_What you are asked to do:_
Exactly the lines starting at the line containing "assign req_ready = grant_q" and ending at the line containing "export CORE_AREA = 2 2 127 129" are to be written out from the listing below, both included.

_Excerpted records:_
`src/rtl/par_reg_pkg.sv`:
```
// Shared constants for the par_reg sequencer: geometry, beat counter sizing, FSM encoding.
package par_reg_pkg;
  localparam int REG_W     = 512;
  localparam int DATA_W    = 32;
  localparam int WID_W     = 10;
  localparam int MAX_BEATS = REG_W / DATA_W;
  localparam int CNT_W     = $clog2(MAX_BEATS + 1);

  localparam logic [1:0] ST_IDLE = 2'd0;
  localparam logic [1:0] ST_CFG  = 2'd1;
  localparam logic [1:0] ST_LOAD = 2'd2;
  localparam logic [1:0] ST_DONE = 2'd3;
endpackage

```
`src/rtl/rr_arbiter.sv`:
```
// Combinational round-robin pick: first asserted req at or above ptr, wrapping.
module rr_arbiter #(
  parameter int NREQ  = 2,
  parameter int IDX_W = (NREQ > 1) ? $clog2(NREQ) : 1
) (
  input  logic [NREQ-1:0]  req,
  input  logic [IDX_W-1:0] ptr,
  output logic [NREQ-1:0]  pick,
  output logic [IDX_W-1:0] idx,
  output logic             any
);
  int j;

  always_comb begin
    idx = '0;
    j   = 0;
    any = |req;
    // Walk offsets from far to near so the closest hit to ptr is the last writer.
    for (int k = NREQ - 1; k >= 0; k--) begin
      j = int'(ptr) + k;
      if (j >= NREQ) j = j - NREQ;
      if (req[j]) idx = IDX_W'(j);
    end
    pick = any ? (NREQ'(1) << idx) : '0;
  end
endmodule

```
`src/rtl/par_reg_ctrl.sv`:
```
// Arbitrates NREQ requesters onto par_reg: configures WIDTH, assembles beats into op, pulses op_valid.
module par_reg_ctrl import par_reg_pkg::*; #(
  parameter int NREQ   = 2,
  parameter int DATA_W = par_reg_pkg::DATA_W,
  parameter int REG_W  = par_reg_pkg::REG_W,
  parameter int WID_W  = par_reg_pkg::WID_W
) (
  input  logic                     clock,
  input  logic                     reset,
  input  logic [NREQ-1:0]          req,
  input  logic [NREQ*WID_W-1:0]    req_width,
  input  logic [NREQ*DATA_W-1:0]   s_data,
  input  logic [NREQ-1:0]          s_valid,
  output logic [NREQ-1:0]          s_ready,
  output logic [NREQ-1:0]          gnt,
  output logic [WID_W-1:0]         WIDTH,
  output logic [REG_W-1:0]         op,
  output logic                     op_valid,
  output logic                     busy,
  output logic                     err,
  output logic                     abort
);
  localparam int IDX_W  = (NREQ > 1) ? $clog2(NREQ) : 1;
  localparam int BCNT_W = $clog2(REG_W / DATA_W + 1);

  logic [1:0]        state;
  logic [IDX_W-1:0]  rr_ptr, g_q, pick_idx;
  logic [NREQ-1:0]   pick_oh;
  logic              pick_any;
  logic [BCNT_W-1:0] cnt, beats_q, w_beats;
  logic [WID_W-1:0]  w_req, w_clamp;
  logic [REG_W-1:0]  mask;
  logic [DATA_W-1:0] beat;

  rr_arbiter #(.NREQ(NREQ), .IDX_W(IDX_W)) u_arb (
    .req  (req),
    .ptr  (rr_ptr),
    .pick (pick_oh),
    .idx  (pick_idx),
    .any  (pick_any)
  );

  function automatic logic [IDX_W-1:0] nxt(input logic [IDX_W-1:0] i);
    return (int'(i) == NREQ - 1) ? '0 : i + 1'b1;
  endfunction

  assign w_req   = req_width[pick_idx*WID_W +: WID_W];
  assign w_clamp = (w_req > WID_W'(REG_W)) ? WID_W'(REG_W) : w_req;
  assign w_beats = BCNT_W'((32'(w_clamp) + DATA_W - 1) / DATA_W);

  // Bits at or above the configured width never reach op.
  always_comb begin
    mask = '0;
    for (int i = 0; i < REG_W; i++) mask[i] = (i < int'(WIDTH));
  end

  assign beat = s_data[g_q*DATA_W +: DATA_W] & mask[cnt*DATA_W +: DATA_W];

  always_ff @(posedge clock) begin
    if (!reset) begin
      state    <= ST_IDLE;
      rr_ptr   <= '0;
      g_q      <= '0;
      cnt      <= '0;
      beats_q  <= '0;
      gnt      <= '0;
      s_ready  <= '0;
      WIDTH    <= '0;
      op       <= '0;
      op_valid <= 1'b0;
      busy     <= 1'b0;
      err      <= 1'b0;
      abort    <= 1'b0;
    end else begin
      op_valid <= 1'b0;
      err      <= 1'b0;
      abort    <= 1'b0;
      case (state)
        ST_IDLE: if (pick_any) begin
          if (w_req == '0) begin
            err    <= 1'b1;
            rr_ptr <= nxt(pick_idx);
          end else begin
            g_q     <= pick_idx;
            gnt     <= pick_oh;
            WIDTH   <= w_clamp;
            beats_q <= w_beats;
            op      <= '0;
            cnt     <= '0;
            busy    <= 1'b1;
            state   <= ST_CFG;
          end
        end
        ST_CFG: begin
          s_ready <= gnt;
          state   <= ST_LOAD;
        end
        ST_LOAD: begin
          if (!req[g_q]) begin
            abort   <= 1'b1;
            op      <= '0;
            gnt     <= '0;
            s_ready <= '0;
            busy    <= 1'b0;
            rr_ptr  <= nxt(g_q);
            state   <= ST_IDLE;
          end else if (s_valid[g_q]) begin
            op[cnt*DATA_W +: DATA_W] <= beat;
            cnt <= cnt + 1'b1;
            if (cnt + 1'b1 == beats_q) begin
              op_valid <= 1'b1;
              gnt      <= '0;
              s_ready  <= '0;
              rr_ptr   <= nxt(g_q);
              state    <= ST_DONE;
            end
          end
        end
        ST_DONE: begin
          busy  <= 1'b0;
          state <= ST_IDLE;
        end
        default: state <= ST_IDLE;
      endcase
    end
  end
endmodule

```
...
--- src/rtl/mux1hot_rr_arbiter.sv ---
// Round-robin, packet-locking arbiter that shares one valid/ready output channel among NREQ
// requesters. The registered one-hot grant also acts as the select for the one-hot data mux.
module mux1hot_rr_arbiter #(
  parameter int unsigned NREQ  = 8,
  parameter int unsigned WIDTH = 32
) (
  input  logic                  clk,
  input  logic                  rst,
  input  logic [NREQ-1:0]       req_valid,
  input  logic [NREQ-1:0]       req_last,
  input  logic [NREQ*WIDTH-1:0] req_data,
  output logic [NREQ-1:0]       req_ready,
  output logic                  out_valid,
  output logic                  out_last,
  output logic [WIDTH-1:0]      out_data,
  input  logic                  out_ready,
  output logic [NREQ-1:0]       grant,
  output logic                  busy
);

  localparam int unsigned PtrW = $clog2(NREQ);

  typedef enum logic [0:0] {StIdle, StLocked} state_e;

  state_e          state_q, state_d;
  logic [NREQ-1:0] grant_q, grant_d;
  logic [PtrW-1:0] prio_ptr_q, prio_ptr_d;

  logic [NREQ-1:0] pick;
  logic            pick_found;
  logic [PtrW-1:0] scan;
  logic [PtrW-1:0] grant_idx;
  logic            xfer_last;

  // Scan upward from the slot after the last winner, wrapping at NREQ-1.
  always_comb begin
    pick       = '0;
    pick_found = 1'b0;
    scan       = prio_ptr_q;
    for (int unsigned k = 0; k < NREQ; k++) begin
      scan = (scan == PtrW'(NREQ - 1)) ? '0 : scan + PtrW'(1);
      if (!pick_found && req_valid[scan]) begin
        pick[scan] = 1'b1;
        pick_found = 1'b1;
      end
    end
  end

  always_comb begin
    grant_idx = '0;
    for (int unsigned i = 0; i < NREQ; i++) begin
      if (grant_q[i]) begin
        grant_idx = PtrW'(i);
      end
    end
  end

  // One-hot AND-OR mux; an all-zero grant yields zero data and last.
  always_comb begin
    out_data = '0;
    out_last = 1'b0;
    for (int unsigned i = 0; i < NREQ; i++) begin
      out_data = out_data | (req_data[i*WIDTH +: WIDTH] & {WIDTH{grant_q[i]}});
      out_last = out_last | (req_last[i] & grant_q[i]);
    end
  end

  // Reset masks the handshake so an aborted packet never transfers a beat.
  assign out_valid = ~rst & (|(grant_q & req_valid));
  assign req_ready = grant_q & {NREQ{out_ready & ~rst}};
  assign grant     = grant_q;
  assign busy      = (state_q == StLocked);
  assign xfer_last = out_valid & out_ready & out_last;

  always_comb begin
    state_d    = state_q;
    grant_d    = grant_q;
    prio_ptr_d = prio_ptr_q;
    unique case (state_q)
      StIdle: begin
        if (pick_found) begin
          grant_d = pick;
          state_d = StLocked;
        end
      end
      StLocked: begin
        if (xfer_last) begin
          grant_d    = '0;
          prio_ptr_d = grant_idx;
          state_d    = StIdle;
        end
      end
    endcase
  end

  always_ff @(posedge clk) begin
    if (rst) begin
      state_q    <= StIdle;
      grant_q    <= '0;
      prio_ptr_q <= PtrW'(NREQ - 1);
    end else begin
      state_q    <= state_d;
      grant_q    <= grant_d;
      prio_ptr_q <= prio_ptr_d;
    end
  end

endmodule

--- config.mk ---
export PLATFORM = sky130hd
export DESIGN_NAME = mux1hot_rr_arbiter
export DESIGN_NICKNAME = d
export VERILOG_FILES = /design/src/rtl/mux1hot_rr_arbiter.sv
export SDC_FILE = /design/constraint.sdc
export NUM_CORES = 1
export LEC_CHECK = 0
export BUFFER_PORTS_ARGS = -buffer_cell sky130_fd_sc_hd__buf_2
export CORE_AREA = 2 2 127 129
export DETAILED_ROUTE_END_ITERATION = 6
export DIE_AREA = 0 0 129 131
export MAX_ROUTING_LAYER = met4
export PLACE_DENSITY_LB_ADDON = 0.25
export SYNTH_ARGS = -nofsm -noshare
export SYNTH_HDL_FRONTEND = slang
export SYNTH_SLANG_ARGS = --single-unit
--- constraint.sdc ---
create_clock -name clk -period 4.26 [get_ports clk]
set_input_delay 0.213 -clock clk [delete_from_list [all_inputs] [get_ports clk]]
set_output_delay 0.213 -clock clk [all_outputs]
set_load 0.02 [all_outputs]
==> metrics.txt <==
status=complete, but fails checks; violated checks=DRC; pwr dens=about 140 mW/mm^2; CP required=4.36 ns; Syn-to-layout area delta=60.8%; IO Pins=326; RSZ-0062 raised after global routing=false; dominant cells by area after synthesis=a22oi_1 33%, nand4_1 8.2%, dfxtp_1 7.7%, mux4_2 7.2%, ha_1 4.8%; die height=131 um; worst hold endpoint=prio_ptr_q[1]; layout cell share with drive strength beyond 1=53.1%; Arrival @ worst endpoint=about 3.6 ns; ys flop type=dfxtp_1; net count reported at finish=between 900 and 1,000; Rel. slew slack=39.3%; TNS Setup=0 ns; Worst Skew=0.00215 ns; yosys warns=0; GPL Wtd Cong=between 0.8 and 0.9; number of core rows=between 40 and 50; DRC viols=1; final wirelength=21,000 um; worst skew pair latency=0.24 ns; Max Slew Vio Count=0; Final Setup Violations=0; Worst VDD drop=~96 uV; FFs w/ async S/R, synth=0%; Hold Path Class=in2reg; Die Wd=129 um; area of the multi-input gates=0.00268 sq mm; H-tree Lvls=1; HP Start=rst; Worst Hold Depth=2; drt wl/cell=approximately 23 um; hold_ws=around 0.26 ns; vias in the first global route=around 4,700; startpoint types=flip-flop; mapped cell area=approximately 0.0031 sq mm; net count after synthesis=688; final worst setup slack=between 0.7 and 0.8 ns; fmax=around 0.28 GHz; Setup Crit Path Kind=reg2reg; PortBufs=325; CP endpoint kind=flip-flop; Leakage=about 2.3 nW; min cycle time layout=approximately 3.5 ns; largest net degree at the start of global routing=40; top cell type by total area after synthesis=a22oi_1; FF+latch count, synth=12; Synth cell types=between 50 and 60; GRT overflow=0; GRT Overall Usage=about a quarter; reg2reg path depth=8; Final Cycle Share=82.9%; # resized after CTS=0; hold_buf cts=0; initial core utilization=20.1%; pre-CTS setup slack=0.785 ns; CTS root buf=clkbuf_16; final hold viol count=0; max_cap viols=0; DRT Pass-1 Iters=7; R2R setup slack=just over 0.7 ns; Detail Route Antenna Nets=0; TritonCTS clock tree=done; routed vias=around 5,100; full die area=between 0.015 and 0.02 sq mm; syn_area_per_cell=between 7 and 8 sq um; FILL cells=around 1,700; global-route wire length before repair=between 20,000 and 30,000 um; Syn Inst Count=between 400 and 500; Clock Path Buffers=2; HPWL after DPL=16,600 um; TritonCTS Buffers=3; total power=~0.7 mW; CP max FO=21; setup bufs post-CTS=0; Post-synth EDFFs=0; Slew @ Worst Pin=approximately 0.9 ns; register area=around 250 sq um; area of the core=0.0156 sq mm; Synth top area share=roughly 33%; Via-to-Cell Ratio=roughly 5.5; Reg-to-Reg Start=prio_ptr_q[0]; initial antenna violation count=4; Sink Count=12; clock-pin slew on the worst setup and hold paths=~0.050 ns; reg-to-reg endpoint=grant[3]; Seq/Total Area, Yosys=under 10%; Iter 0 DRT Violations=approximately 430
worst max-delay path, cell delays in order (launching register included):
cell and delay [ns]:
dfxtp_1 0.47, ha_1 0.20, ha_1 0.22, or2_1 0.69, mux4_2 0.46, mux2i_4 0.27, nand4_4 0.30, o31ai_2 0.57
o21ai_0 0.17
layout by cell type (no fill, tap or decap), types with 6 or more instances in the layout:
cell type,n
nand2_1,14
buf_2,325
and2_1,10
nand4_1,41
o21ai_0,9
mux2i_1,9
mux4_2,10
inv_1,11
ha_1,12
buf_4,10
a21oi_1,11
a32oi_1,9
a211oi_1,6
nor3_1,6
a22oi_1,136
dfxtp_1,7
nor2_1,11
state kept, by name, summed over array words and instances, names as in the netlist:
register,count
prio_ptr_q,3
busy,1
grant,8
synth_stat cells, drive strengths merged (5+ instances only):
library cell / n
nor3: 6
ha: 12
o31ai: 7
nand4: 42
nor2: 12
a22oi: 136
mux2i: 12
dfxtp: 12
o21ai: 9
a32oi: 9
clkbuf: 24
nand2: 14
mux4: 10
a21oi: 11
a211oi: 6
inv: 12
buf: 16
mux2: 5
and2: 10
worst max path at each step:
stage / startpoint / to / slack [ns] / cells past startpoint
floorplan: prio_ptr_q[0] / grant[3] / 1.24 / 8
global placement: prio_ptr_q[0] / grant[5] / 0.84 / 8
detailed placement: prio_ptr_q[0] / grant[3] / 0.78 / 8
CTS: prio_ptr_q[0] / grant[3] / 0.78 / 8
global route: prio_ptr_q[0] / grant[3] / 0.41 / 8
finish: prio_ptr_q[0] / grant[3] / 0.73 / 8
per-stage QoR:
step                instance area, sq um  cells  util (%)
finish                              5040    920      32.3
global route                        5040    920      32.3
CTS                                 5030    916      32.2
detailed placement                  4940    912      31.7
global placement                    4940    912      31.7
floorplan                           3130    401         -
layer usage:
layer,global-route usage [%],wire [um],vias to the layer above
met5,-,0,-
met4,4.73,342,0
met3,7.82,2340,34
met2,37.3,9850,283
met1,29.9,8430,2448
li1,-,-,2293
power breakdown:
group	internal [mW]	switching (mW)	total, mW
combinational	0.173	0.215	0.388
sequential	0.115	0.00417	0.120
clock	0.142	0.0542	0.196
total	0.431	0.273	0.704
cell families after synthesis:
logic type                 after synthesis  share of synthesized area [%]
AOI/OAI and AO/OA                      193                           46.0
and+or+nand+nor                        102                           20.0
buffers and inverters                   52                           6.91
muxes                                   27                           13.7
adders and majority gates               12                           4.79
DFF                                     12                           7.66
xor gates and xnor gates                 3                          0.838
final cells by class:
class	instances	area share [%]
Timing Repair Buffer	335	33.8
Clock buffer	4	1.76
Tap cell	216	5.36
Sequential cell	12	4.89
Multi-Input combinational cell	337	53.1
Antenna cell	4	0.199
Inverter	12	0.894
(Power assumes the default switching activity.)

_Finished exercise:_
  assign req_ready = grant_q & {NREQ{out_ready & ~rst}};
  assign grant     = grant_q;
  assign busy      = (state_q == StLocked);
  assign xfer_last = out_valid & out_ready & out_last;

  always_comb begin
    state_d    = state_q;
    grant_d    = grant_q;
    prio_ptr_d = prio_ptr_q;
    unique case (state_q)
      StIdle: begin
        if (pick_found) begin
          grant_d = pick;
          state_d = StLocked;
        end
      end
      StLocked: begin
        if (xfer_last) begin
          grant_d    = '0;
          prio_ptr_d = grant_idx;
          state_d    = StIdle;
        end
      end
    endcase
  end

  always_ff @(posedge clk) begin
    if (rst) begin
      state_q    <= StIdle;
      grant_q    <= '0;
      prio_ptr_q <= PtrW'(NREQ - 1);
    end else begin
      state_q    <= state_d;
      grant_q    <= grant_d;
      prio_ptr_q <= prio_ptr_d;
    end
  end

endmodule

--- config.mk ---
export PLATFORM = sky130hd
export DESIGN_NAME = mux1hot_rr_arbiter
export DESIGN_NICKNAME = d
export VERILOG_FILES = /design/src/rtl/mux1hot_rr_arbiter.sv
export SDC_FILE = /design/constraint.sdc
export NUM_CORES = 1
export LEC_CHECK = 0
export BUFFER_PORTS_ARGS = -buffer_cell sky130_fd_sc_hd__buf_2
export CORE_AREA = 2 2 127 129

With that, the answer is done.